Task instructions →
In the records below, pick out all lines containing the word "words".

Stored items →
——

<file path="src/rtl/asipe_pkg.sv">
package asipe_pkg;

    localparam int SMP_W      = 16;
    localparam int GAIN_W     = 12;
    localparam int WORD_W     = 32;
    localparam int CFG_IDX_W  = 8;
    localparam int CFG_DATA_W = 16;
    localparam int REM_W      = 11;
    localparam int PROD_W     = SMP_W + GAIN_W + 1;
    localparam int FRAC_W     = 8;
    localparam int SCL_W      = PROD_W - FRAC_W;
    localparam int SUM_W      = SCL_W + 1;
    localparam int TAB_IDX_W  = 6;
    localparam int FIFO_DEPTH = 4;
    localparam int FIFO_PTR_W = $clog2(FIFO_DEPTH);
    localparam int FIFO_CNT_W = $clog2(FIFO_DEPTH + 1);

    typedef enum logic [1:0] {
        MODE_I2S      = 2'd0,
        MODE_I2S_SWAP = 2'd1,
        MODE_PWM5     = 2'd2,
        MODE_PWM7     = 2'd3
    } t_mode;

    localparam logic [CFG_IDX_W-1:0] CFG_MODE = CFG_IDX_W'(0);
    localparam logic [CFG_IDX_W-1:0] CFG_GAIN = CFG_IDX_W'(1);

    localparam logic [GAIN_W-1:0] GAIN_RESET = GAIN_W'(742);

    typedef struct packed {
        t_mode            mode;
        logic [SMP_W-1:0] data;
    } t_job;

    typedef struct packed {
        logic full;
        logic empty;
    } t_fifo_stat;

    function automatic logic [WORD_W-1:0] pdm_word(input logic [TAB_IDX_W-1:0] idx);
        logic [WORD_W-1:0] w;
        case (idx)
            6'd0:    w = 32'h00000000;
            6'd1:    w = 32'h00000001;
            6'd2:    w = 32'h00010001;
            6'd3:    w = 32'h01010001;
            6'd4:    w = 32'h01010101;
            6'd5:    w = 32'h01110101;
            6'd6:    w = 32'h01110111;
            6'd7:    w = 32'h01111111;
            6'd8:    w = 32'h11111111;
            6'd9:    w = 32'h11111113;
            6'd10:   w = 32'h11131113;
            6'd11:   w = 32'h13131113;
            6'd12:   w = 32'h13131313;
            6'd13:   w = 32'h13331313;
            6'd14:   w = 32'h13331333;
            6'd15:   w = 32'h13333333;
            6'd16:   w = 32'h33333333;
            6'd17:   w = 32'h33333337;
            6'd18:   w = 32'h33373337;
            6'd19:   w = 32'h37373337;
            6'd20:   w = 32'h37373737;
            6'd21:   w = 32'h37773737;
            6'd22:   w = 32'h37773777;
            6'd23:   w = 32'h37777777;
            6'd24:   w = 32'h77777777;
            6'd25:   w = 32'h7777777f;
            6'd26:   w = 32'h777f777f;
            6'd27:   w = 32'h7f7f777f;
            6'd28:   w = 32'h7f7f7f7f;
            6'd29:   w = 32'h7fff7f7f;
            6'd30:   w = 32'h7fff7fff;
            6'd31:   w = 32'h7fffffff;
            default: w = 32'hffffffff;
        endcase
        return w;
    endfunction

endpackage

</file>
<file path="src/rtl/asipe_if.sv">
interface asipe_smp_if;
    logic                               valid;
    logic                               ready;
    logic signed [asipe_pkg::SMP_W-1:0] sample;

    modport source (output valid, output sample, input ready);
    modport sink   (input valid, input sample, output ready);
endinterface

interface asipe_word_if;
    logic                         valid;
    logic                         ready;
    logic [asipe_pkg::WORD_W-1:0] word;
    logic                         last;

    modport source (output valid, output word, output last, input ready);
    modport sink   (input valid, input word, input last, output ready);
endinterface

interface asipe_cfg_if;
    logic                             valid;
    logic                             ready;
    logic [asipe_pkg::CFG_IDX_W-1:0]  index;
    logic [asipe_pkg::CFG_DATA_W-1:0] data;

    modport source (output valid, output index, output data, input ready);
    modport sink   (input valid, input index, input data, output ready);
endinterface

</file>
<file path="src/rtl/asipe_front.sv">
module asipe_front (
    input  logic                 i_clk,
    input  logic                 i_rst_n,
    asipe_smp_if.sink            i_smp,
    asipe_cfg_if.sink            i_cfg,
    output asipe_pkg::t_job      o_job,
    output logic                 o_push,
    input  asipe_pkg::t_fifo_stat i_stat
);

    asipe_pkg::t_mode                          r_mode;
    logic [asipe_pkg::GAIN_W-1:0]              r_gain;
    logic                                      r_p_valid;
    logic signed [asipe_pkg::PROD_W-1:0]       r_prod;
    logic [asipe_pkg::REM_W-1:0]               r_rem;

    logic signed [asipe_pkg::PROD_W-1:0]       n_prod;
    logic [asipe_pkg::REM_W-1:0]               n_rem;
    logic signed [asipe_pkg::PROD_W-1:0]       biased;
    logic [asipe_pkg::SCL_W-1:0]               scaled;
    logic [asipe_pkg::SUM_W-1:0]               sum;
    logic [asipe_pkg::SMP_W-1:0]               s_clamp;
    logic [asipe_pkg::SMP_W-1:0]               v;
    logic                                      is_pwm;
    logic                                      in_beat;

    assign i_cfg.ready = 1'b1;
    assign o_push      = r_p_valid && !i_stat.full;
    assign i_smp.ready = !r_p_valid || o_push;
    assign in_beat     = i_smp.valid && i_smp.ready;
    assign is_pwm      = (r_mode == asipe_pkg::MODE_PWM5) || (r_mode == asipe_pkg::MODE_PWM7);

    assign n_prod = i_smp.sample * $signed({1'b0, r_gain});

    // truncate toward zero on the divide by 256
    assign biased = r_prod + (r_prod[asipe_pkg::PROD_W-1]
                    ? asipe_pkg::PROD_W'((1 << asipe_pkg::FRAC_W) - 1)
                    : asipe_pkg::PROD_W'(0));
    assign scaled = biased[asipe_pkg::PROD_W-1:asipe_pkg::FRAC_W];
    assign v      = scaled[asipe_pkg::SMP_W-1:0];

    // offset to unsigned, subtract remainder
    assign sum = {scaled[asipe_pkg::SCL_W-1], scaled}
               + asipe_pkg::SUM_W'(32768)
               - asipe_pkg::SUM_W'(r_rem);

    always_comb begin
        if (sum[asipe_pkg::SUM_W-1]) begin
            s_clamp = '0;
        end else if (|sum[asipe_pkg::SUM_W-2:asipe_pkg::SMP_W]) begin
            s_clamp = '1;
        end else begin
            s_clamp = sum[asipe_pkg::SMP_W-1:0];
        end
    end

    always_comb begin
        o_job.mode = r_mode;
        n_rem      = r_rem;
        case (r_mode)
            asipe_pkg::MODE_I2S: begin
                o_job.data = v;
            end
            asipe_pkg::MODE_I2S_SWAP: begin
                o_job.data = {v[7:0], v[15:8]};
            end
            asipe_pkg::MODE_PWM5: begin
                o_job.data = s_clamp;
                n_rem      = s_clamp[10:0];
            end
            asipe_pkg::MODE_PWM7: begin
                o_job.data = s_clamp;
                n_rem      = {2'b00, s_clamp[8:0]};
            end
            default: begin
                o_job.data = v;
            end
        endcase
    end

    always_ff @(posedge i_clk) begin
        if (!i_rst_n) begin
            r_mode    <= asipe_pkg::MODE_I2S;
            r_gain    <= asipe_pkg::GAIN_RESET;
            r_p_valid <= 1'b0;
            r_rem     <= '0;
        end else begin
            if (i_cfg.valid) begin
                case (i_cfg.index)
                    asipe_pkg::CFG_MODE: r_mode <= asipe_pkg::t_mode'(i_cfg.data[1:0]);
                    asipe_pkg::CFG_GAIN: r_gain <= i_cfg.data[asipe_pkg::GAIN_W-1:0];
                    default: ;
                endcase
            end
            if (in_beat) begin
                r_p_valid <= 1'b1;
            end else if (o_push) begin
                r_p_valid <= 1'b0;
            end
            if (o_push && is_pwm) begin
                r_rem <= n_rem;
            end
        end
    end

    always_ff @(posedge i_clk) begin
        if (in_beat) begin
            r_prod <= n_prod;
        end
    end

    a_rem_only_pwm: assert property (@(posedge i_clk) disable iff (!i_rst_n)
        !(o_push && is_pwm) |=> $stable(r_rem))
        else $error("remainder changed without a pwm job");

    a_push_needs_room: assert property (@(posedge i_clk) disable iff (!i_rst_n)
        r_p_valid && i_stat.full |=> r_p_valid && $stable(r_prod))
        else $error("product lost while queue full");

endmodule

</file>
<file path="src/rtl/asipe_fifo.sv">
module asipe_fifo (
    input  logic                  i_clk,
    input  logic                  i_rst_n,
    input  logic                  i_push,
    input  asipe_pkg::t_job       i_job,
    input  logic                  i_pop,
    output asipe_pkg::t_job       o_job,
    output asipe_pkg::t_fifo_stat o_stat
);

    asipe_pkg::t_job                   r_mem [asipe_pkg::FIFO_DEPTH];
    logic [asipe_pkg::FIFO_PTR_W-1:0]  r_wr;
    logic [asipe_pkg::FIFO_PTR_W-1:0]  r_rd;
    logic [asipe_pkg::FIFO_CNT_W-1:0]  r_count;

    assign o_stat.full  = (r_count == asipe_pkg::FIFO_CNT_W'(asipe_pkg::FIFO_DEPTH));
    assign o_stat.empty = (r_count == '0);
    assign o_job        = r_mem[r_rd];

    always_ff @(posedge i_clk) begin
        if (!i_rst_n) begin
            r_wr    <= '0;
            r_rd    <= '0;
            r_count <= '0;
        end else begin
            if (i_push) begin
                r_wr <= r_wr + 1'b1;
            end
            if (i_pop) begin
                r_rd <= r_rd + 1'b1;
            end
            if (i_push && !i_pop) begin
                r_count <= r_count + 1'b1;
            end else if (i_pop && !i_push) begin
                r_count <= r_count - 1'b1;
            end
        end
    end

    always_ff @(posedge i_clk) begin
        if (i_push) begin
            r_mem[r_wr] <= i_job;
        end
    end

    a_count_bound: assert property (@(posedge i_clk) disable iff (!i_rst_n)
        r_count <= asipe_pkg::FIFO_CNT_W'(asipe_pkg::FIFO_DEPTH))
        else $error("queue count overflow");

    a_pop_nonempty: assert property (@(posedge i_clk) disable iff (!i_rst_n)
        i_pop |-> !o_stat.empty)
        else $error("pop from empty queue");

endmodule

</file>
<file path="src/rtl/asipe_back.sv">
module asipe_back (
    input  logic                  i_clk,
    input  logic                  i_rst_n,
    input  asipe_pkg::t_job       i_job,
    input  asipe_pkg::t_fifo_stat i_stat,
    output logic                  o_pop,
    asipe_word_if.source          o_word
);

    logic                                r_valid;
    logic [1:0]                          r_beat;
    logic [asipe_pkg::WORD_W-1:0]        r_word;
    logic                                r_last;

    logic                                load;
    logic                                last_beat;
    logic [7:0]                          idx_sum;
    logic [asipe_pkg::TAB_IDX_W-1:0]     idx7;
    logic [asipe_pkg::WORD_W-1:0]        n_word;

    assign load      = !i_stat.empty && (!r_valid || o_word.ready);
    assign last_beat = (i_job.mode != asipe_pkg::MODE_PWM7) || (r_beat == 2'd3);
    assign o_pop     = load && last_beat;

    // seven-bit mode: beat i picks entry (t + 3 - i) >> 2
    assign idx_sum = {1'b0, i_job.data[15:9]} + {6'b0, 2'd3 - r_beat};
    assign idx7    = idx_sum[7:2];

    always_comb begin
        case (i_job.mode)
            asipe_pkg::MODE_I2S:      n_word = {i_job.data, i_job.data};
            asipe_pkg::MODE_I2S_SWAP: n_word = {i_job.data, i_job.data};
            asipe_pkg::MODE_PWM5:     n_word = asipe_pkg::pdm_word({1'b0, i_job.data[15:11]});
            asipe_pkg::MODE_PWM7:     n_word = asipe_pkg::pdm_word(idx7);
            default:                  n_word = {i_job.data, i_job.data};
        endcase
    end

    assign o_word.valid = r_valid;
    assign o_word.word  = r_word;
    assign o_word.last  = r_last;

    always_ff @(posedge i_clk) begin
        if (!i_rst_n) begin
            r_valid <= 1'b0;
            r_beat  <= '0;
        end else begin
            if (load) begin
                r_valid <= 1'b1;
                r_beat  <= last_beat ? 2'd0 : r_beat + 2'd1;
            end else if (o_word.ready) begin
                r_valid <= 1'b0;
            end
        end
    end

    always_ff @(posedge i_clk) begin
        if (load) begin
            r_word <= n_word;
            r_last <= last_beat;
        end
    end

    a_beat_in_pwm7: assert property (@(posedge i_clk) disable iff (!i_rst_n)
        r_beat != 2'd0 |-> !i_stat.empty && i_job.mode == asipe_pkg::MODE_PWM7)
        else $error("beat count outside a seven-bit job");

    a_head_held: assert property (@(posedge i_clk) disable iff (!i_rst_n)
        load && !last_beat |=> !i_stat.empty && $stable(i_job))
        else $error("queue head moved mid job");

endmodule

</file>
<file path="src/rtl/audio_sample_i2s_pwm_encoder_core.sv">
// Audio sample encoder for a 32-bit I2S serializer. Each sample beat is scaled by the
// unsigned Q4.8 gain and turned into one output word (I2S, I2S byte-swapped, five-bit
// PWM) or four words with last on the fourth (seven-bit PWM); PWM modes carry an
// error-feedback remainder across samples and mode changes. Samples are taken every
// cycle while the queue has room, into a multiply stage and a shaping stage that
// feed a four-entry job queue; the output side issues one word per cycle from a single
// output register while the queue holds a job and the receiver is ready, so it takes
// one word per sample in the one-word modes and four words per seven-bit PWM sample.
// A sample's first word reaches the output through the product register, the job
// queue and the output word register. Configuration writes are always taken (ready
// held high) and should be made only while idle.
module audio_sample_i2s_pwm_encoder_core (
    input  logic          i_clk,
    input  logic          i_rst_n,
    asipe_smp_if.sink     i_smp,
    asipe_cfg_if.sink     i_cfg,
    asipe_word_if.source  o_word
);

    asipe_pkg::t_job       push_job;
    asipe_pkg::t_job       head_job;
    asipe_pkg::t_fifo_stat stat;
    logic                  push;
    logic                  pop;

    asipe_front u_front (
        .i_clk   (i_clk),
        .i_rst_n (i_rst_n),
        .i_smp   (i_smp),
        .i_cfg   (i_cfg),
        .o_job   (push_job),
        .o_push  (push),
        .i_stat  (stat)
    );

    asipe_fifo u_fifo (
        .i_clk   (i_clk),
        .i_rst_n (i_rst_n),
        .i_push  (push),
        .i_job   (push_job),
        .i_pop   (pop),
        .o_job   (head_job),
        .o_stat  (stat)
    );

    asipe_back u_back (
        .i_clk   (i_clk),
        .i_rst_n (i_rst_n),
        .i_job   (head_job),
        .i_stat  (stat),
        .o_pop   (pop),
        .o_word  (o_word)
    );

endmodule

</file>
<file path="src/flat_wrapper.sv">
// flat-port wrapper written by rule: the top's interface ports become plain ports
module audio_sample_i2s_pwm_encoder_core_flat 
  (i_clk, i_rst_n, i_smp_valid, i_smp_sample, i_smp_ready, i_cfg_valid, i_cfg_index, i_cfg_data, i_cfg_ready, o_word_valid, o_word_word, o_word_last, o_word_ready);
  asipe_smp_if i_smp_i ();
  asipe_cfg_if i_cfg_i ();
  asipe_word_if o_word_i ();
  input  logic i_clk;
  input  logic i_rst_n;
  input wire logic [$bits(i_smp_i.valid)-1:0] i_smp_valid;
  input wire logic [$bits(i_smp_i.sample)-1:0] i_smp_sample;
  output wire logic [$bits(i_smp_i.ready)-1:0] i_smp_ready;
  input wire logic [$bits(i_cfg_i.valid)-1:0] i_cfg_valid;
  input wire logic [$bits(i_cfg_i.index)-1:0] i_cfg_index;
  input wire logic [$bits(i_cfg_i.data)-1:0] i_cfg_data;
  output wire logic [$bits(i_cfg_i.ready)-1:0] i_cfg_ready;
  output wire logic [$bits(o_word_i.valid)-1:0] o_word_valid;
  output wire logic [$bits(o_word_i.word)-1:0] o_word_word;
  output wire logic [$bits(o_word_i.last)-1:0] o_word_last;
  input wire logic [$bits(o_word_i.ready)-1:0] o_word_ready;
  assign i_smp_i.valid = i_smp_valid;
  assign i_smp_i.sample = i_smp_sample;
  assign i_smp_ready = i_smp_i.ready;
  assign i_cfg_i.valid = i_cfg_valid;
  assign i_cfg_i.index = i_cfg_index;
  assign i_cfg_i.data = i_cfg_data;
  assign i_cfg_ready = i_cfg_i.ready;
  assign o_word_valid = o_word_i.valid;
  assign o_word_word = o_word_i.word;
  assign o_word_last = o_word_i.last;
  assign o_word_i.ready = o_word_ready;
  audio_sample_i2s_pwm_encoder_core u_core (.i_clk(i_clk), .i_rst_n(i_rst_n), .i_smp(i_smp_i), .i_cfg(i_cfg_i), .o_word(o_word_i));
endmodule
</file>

——

Your solution →
// PWM) or four words with last on the fourth (seven-bit PWM); PWM modes carry an
// one word per sample in the one-word modes and four words per seven-bit PWM sample.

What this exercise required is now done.